You’ll be running this command against each node, modifying the IP as necessary and swapping out controlplane.yaml
for worker.yaml
for worker nodes. For now though, run this against your first control plane node only until after you’ve bootstrapped the cluster.
Once you apply the config, you should see the IP and hostname change in the Talos console and the node will likely reboot. Within a few minutes, the node should appear in your Tailscale admin console:

Bootstrap the Cluster
With our configs applied, we are ready to bootstrap Kubernetes. This only has to be done once, against the first control plane node!
Run the following command (note that we are now specifying the machine’s static IP, and we are not using the –insecure flag!):
talosctl bootstrap --nodes 10.0.30.86 --endpoints 10.0.30.86 --talosconfig=./talosconfig
If you run into any errors when running this command, ensure you are running it from the directory that contains the talosconfig file. Otherwise, you can modify the --talosconfig
flag to specify the relative/absolute path to the file.

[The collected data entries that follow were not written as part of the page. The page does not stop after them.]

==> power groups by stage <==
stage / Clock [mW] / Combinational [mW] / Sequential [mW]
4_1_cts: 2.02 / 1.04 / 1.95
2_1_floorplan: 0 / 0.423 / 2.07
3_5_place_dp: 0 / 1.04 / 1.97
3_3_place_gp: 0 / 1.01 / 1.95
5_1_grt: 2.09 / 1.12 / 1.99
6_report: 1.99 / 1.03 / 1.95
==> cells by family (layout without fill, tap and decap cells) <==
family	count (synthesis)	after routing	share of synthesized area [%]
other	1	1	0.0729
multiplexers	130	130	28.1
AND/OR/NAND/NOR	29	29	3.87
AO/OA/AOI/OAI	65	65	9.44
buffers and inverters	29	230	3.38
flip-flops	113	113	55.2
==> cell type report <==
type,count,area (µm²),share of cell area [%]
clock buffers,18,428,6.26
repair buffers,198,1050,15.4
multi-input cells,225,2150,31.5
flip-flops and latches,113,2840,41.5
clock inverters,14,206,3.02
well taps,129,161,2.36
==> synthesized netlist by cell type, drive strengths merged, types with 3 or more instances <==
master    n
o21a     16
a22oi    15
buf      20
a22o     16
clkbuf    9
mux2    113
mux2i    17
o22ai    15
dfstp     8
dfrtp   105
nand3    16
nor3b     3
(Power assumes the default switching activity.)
<file path="src/rtl/core/spg_pkg.sv">
// Shared types, constants and helper functions for the stepper pulse ramp generator.
`timescale 1ns / 1ps

package spg_pkg;

    // Default sizes of the step and ramp counters
    localparam int COUNT_BITS_DEF = 24;
    localparam int RAMP_BITS_DEF  = 16;

    // Fixed field widths
    localparam int PERIOD_W = 32;   // Q16.16 half-period in microseconds
    localparam int US_W     = 16;   // integer microseconds
    localparam int FRAC_W   = 16;   // fraction bits of the period
    localparam int FACTOR_W = 16;   // Q0.16 acceleration multiplier
    localparam int INVERSE_W = 17;  // Q1.16 deceleration multiplier
    localparam int STEPS_W  = 24;   // step count field on the request
    localparam int TICK_W   = 7;    // ticks per half pulse, at most 65
    localparam int CFG_IDX_W = 2;
    localparam int CFG_DATA_W = 17;

    // Microseconds to milliseconds: floor(us / 1000) = (us * 67109) >> 26 on 16 bits
    localparam int MS_RECIP_W = 17;
    localparam logic [MS_RECIP_W-1:0] MS_RECIP = 17'd67109;
    localparam int MS_SHIFT = 26;

    // Register reset values
    localparam logic [US_W-1:0]      START_PERIOD_RST = 16'd20000;
    localparam logic [FACTOR_W-1:0]  RAMP_FACTOR_RST  = 16'd62259;
    localparam logic [INVERSE_W-1:0] RAMP_INVERSE_RST = 17'd68985;

    // Configuration register indexes
    localparam logic [CFG_IDX_W-1:0] CFG_START_PERIOD = 2'd0;
    localparam logic [CFG_IDX_W-1:0] CFG_RAMP_FACTOR  = 2'd1;
    localparam logic [CFG_IDX_W-1:0] CFG_RAMP_INVERSE = 2'd2;

    // Request kinds
    localparam logic CMD_TICK  = 1'b0;
    localparam logic CMD_START = 1'b1;

    typedef enum logic [1:0] {
        PH_IDLE   = 2'd0,
        PH_ACCEL  = 2'd1,
        PH_CRUISE = 2'd2,
        PH_DECEL  = 2'd3
    } t_phase;

    // Outcome of choosing the next pulse
    typedef struct packed {
        t_phase phase;
        logic   pulse;
    } t_adv_status;

    // Ticks for one half of a pulse: max(1, floor(us / 1000))
    function automatic logic [TICK_W-1:0] half_ticks(input logic [US_W-1:0] us);
        logic [US_W+MS_RECIP_W-1:0] prod;
        logic [TICK_W-1:0]          t;
        prod = (US_W+MS_RECIP_W)'(us) * (US_W+MS_RECIP_W)'(MS_RECIP);
        t    = prod[MS_SHIFT +: TICK_W];
        return (t == '0) ? TICK_W'(1) : t;
    endfunction

endpackage

</file>
<file path="src/rtl/core/spg_advance.sv">
// Next-pulse selection: ramp, cruise and decel decisions with one shared multiplier.
`timescale 1ns / 1ps

module spg_advance #(
    parameter int COUNT_BITS = spg_pkg::COUNT_BITS_DEF,
    parameter int RAMP_BITS  = spg_pkg::RAMP_BITS_DEF
) (
    input  spg_pkg::t_phase                    i_phase,
    input  logic [spg_pkg::PERIOD_W-1:0]       i_period,
    input  logic [spg_pkg::US_W-1:0]           i_target,
    input  logic [RAMP_BITS-1:0]               i_ramp,
    input  logic [COUNT_BITS-1:0]              i_steps,
    input  logic [spg_pkg::FACTOR_W-1:0]       i_ramp_factor,
    input  logic [spg_pkg::INVERSE_W-1:0]      i_ramp_inverse,
    output spg_pkg::t_adv_status               o_status,
    output logic [spg_pkg::PERIOD_W-1:0]       o_period,
    output logic [RAMP_BITS-1:0]               o_ramp,
    output logic [COUNT_BITS-1:0]              o_steps
);

    localparam int CW = (COUNT_BITS > RAMP_BITS + 1) ? COUNT_BITS : RAMP_BITS + 1;
    localparam int PW = spg_pkg::PERIOD_W;
    localparam int MW = spg_pkg::INVERSE_W;
    localparam int FW = spg_pkg::FRAC_W;

    logic [PW-1:0]    tgt_fx;
    logic             accel_step;
    logic [MW-1:0]    mult_op;
    logic [PW+MW-1:0] prod;
    logic [PW-1:0]    acc_p;
    logic [PW-1:0]    acc_clamped;
    logic [PW-1:0]    dec_p;
    logic [CW-1:0]    twice;
    logic [CW-1:0]    steps_x;
    logic [CW-1:0]    steps_rest;
    logic             cruise_after_ramp;
    logic             decel_go;
    logic [RAMP_BITS-1:0] ramp_inc;

    assign tgt_fx     = {i_target, {FW{1'b0}}};
    assign accel_step = (i_phase == spg_pkg::PH_ACCEL) && (i_period > tgt_fx);

    // Share the multiplier: accelerate factor while ramping up, inverse otherwise
    assign mult_op = accel_step ? MW'(i_ramp_factor) : i_ramp_inverse;
    assign prod    = (PW+MW)'(i_period) * (PW+MW)'(mult_op);

    assign acc_p       = prod[FW +: PW];
    assign acc_clamped = (acc_p < tgt_fx) ? tgt_fx : acc_p;
    assign dec_p       = prod[PW+MW-1] ? {PW{1'b1}} : prod[FW +: PW];

    assign twice             = CW'({i_ramp, 1'b0});
    assign steps_x           = CW'(i_steps);
    assign cruise_after_ramp = steps_x > twice;
    assign steps_rest        = steps_x - twice - CW'(1);
    assign decel_go          = (i_ramp != '0);
    assign ramp_inc          = (i_ramp == '1) ? i_ramp : i_ramp + RAMP_BITS'(1);

    always_comb begin
        o_status.phase = spg_pkg::PH_IDLE;
        o_status.pulse = 1'b0;
        o_period       = i_period;
        o_ramp         = i_ramp;
        o_steps        = i_steps;
        case (i_phase)
            spg_pkg::PH_ACCEL: begin
                if (accel_step) begin
                    o_status.phase = spg_pkg::PH_ACCEL;
                    o_status.pulse = 1'b1;
                    o_period       = acc_clamped;
                    o_ramp         = ramp_inc;
                end else if (cruise_after_ramp) begin
                    o_status.phase = spg_pkg::PH_CRUISE;
                    o_status.pulse = 1'b1;
                    o_steps        = steps_rest[COUNT_BITS-1:0];
                end else if (decel_go) begin
                    o_status.phase = spg_pkg::PH_DECEL;
                    o_status.pulse = 1'b1;
                    o_steps        = '0;
                    o_period       = dec_p;
                    o_ramp         = i_ramp - RAMP_BITS'(1);
                end else begin
                    o_steps = '0;
                end
            end
            spg_pkg::PH_CRUISE: begin
                if (i_steps != '0) begin
                    o_status.phase = spg_pkg::PH_CRUISE;
                    o_status.pulse = 1'b1;
                    o_steps        = i_steps - COUNT_BITS'(1);
                end else if (decel_go) begin
                    o_status.phase = spg_pkg::PH_DECEL;
                    o_status.pulse = 1'b1;
                    o_period       = dec_p;
                    o_ramp         = i_ramp - RAMP_BITS'(1);
                end
            end
            spg_pkg::PH_DECEL: begin
                if (decel_go) begin
                    o_status.phase = spg_pkg::PH_DECEL;
                    o_status.pulse = 1'b1;
                    o_period       = dec_p;
                    o_ramp         = i_ramp - RAMP_BITS'(1);
                end
            end
            default: begin
                o_status.phase = spg_pkg::PH_IDLE;
            end
        endcase
    end

endmodule

</file>
<file path="src/rtl/core/stepper_pulse_ramp_generator.sv">
// Top level of the stepper step pulse generator with acceleration and deceleration ramps.
`timescale 1ns / 1ps
//
//  channel   | direction | handshake                        | content
//  ----------+-----------+----------------------------------+------------------------------
//  s_axis    | in        | s_axis_tvalid / s_axis_tready    | tick or start request
//  m_axis    | out       | m_axis_tvalid / m_axis_tready    | step, dir, busy, move done
//  cfg       | in        | i_cfg_valid / o_cfg_ready        | register index and value
//
//  One request per clock while the result side is not stalled. Each accepted request
//  updates the motion state and loads the result register in the same cycle; the result
//  shows in the next cycle. The critical path runs through the shared 32x17 period multiplier
//  in spg_advance. Reset (i_rst_n low at a clock edge) resets the motion state and loads the
//  register defaults. s_axis_tready drops only while a result is held and
//  m_axis_tready is low; cfg writes are always taken.

module stepper_pulse_ramp_generator #(
    parameter int COUNT_BITS = spg_pkg::COUNT_BITS_DEF,
    parameter int RAMP_BITS  = spg_pkg::RAMP_BITS_DEF
) (
    input  logic                             i_clk,
    input  logic                             i_rst_n,
    // request stream
    input  logic                             s_axis_tvalid,
    output logic                             s_axis_tready,
    // [0] dir_positive, [24:1] step_count, [25] accelerate, [41:26] half_period_us, [47:42] 0
    input  logic [47:0]                      s_axis_tdata,
    // [0] command
    input  logic                             s_axis_tuser,
    // result stream
    output logic                             m_axis_tvalid,
    input  logic                             m_axis_tready,
    // [0] step_level, [1] dir_level, [2] busy_res, [7:3] 0
    output logic [7:0]                       m_axis_tdata,
    // move_done
    output logic                             m_axis_tlast,
    // configuration writes
    input  logic                             i_cfg_valid,
    output logic                             o_cfg_ready,
    input  logic [spg_pkg::CFG_IDX_W-1:0]    i_cfg_index,
    input  logic [spg_pkg::CFG_DATA_W-1:0]   i_cfg_data
);

    localparam int PW = spg_pkg::PERIOD_W;
    localparam int UW = spg_pkg::US_W;
    localparam int TW = spg_pkg::TICK_W;
    localparam int SW = spg_pkg::STEPS_W;

    // Unpack the request
    logic            in_cmd;
    logic            in_dir;
    logic [SW-1:0]   in_step_count;
    logic            in_accel;
    logic [UW-1:0]   in_half_period;
    logic [COUNT_BITS+SW-1:0] in_steps_wide;
    logic [COUNT_BITS-1:0]    in_steps;

    assign in_cmd         = s_axis_tuser;
    assign in_dir         = s_axis_tdata[0];
    assign in_step_count  = s_axis_tdata[SW:1];
    assign in_accel       = s_axis_tdata[SW+1];
    assign in_half_period = s_axis_tdata[SW+2 +: UW];
    // Mask or widen the count to COUNT_BITS
    assign in_steps_wide  = {{COUNT_BITS{1'b0}}, in_step_count};
    assign in_steps       = in_steps_wide[COUNT_BITS-1:0];

    // Configuration registers
    logic [UW-1:0]                      r_start_period;
    logic [spg_pkg::FACTOR_W-1:0]       r_ramp_factor;
    logic [spg_pkg::INVERSE_W-1:0]      r_ramp_inverse;

    // Motion state
    spg_pkg::t_phase          r_phase, n_phase;
    logic                     r_pulse, n_pulse;
    logic                     r_dir, n_dir;
    logic [PW-1:0]            r_period, n_period;
    logic [UW-1:0]            r_target, n_target;
    logic [TW-1:0]            r_ticks, n_ticks;
    // Set when the half-pulse length must be taken from the current period
    logic                     r_fresh, n_fresh;
    logic [RAMP_BITS-1:0]     r_ramp, n_ramp;
    logic [COUNT_BITS-1:0]    r_steps, n_steps;
    logic                     n_done;

    // Result register
    logic                     r_out_valid;
    logic                     r_out_step;
    logic                     r_out_dir;
    logic                     r_out_busy;
    logic                     r_out_done;

    logic                     accept;
    logic                     is_start;
    logic [TW-1:0]            ticks_eff;

    assign s_axis_tready = !r_out_valid || m_axis_tready;
    assign accept        = s_axis_tvalid && s_axis_tready;
    assign is_start      = (in_cmd == spg_pkg::CMD_START);
    assign o_cfg_ready   = 1'b1;

    // Half-pulse length is resolved one request after the period changed,
    // which keeps the period multiply and the ms conversion in separate cycles.
    assign ticks_eff = r_fresh
        ? spg_pkg::half_ticks((r_phase == spg_pkg::PH_CRUISE) ? r_target : r_period[PW-1 -: UW])
        : r_ticks;

    // Next-pulse selection, fed from the start request or the running state
    spg_pkg::t_phase          adv_phase;
    logic [PW-1:0]            adv_period;
    logic [UW-1:0]            adv_target;
    logic [RAMP_BITS-1:0]     adv_ramp;
    logic [COUNT_BITS-1:0]    adv_steps;
    spg_pkg::t_adv_status     adv_status;
    logic [PW-1:0]            adv_period_n;
    logic [RAMP_BITS-1:0]     adv_ramp_n;
    logic [COUNT_BITS-1:0]    adv_steps_n;

    always_comb begin
        if (is_start) begin
            adv_phase  = in_accel ? spg_pkg::PH_ACCEL : spg_pkg::PH_CRUISE;
            adv_period = in_accel ? {r_start_period, {spg_pkg::FRAC_W{1'b0}}} : r_period;
            adv_target = in_half_period;
            adv_ramp   = '0;
            adv_steps  = in_steps;
        end else begin
            adv_phase  = r_phase;
            adv_period = r_period;
            adv_target = r_target;
            adv_ramp   = r_ramp;
            adv_steps  = r_steps;
        end
    end

    spg_advance #(
        .COUNT_BITS (COUNT_BITS),
        .RAMP_BITS  (RAMP_BITS)
    ) u_advance (
        .i_phase        (adv_phase),
        .i_period       (adv_period),
        .i_target       (adv_target),
        .i_ramp         (adv_ramp),
        .i_steps        (adv_steps),
        .i_ramp_factor  (r_ramp_factor),
        .i_ramp_inverse (r_ramp_inverse),
        .o_status       (adv_status),
        .o_period       (adv_period_n),
        .o_ramp         (adv_ramp_n),
        .o_steps        (adv_steps_n)
    );

    // Next motion state
    always_comb begin
        n_phase  = r_phase;
        n_pulse  = r_pulse;
        n_dir    = r_dir;
        n_period = r_period;
        n_target = r_target;
        n_ticks  = r_ticks;
        n_fresh  = r_fresh;
        n_ramp   = r_ramp;
        n_steps  = r_steps;
        n_done   = 1'b0;
        if (accept) begin
            if (is_start) begin
                // Start while busy is dropped
                if (r_phase == spg_pkg::PH_IDLE) begin
                    n_dir    = in_dir;
                    n_target = in_half_period;
                    n_phase  = adv_status.phase;
                    n_period = adv_period_n;
                    n_ramp   = adv_ramp_n;
                    n_steps  = adv_steps_n;
                    if (adv_status.pulse) begin
                        n_pulse = 1'b1;
                        n_fresh = 1'b1;
                    end
                end
            end else if (r_phase != spg_pkg::PH_IDLE) begin
                if (ticks_eff > TW'(1)) begin
                    // Count down the current half
                    n_ticks = ticks_eff - TW'(1);
                    n_fresh = 1'b0;
                end else if (r_pulse) begin
                    // High half over: go low for the same length
                    n_pulse = 1'b0;
                    n_fresh = 1'b1;
                end else begin
                    // Low half over: pick the next pulse or end the move
                    n_phase  = adv_status.phase;
                    n_period = adv_period_n;
                    n_ramp   = adv_ramp_n;
                    n_steps  = adv_steps_n;
                    if (adv_status.pulse) begin
                        n_pulse = 1'b1;
                        n_fresh = 1'b1;
                    end else begin
                        n_done = 1'b1;
                    end
                end
            end
        end
    end

    // Motion state registers
    always_ff @(posedge i_clk) begin
        if (!i_rst_n) begin
            r_phase  <= spg_pkg::PH_IDLE;
            r_pulse  <= 1'b1;
            r_dir    <= 1'b0;
            r_period <= '0;
            r_target <= '0;
            r_ticks  <= '0;
            r_fresh  <= 1'b0;
            r_ramp   <= '0;
            r_steps  <= '0;
        end else begin
            r_phase  <= n_phase;
            r_pulse  <= n_pulse;
            r_dir    <= n_dir;
            r_period <= n_period;
            r_target <= n_target;
            r_ticks  <= n_ticks;
            r_fresh  <= n_fresh;
            r_ramp   <= n_ramp;
            r_steps  <= n_steps;
        end
    end

    // Configuration writes; an index beyond the list is dropped
    always_ff @(posedge i_clk) begin
        if (!i_rst_n) begin
            r_start_period <= spg_pkg::START_PERIOD_RST;
            r_ramp_factor  <= spg_pkg::RAMP_FACTOR_RST;
            r_ramp_inverse <= spg_pkg::RAMP_INVERSE_RST;
        end else if (i_cfg_valid && o_cfg_ready) begin
            case (i_cfg_index)
                spg_pkg::CFG_START_PERIOD: r_start_period <= i_cfg_data[UW-1:0];
                spg_pkg::CFG_RAMP_FACTOR:  r_ramp_factor  <= i_cfg_data[spg_pkg::FACTOR_W-1:0];
                spg_pkg::CFG_RAMP_INVERSE: r_ramp_inverse <= i_cfg_data;
                default: begin
                end
            endcase
        end
    end

    // Result register: load on every accepted request, hold while stalled
    always_ff @(posedge i_clk) begin
        if (!i_rst_n) begin
            r_out_valid <= 1'b0;
        end else if (accept) begin
            r_out_valid <= 1'b1;
        end else if (m_axis_tready) begin
            r_out_valid <= 1'b0;
        end
    end

    always_ff @(posedge i_clk) begin
        if (accept) begin
            r_out_step <= n_pulse;
            r_out_dir  <= n_dir;
            r_out_busy <= (n_phase != spg_pkg::PH_IDLE);
            r_out_done <= n_done;
        end
    end

    assign m_axis_tvalid = r_out_valid;
    assign m_axis_tdata  = {5'b0, r_out_busy, r_out_dir, r_out_step};
    assign m_axis_tlast  = r_out_done;

`ifndef SYNTHESIS
    // A finished move reports idle in the same result
    a_done_idle: assert property (@(posedge i_clk) disable iff (!i_rst_n)
        (m_axis_tvalid && m_axis_tlast) |-> !m_axis_tdata[2])
        else $error("move done reported while busy");

    // Every accepted request produces a result on the next cycle
    a_accept_result: assert property (@(posedge i_clk) disable iff (!i_rst_n)
        (s_axis_tvalid && s_axis_tready) |=> m_axis_tvalid)
        else $error("accepted request without result");

    // A stored half-pulse count is never zero while a move runs
    a_ticks_live: assert property (@(posedge i_clk) disable iff (!i_rst_n)
        (!r_fresh && r_phase != spg_pkg::PH_IDLE) |-> (r_ticks != '0))
        else $error("zero tick count during a move");

    // With no result held the request side stays open
    a_ready_free: assert property (@(posedge i_clk) disable iff (!i_rst_n)
        !r_out_valid |-> s_axis_tready)
        else $error("request stalled with empty result register");
`endif

endmodule

</file>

You can also export the path to the $TALOSCONFIG
environment variable and omit the --talosconfig
flag altogether. Example:
export $TALOSCONFIG=/path/to/talosconfig
For my Production Cluster:
At this point, with Kubernetes bootstrapped on my production cluster, I’ll want to change the following line in both controlplane.yaml
and worker.yaml
to my VIP:
cluster:
id: <super-secret> # Globally unique identifier for this cluster (base64 encoded random 32 bytes).
secret: <super-secret> # Shared secret of cluster (base64 encoded random 32 bytes).
# Provides control plane specific configuration options.
controlPlane:
endpoint: https://10.0.30.25:6443 # Change this to the VIP!!
clusterName: production # Configures the cluster's name.
Then, I’ll need to re-run the commands from earlier to apply this config. At this point we can omit the --insecure
flag. Don’t forget the patches!
Get Your Kubeconfig File
Finally, we just need to get our kubeconfig from Talos:
talosctl kubeconfig --nodes 10.0.30.86 --endpoints 10.0.30.86 --talosconfig=./talosconfig
Once again, we are using the machine’s static IP now and omitting the --insecure
flag.
You should now have access to the cluster through kubectl:
kubectl get nodes
NAME STATUS ROLES AGE VERSION
talos-staging Ready control-plane 16h v1.32.0
Apply Configs to Additional Nodes
With Kubernetes bootstrapped, the only thing left to do is apply the configuration to each subsequent node in the cluster, replacing controlplane.yaml
with worker.yaml
as appropriate.
For control plane nodes:
talosctl apply-config --insecure -f controlplane.yaml -n <ip-of-node> -e <ip-of-node> --config-patch @talos-staging.patch.yaml --config-patch @tailscale.patch.yaml
For workers:
talosctl apply-config --insecure -f worker.yaml -n <ip-of-node> -e <ip-of-node> --config-patch @talos-staging.patch.yaml --config-patch @tailscale.patch.yaml
Conclusion
I now have two fully functional Kubernetes clusters to begin my journey into Homelab-as-Code.
I can switch contexts in kubectl
with:
kubectl config use-context admin@production # admin@staging for the staging cluster
Production:
kubectl get nodes
NAME STATUS ROLES AGE VERSION
talos-prod-control-01 Ready control-plane 10h v1.32.0
talos-prod-control-02 Ready control-plane 10h v1.32.0
talos-prod-control-03 Ready control-plane 10h v1.32.0
talos-prod-worker-01 Ready <none> 10h v1.32.0
talos-prod-worker-02 Ready <none> 10h v1.32.0
talos-prod-worker-03 Ready <none> 10h v1.32.0
Staging:
kubectl get nodes
NAME STATUS ROLES AGE VERSION
talos-staging Ready control-plane 15h v1.32.0
The next step will be to get Longhorn installed and configured on both clusters for persistent storage. Once that is complete, I’ll need to install and configure Traefik and Tailscale for ingress and service objects. Then I will be ready to start running workloads on Kubernetes!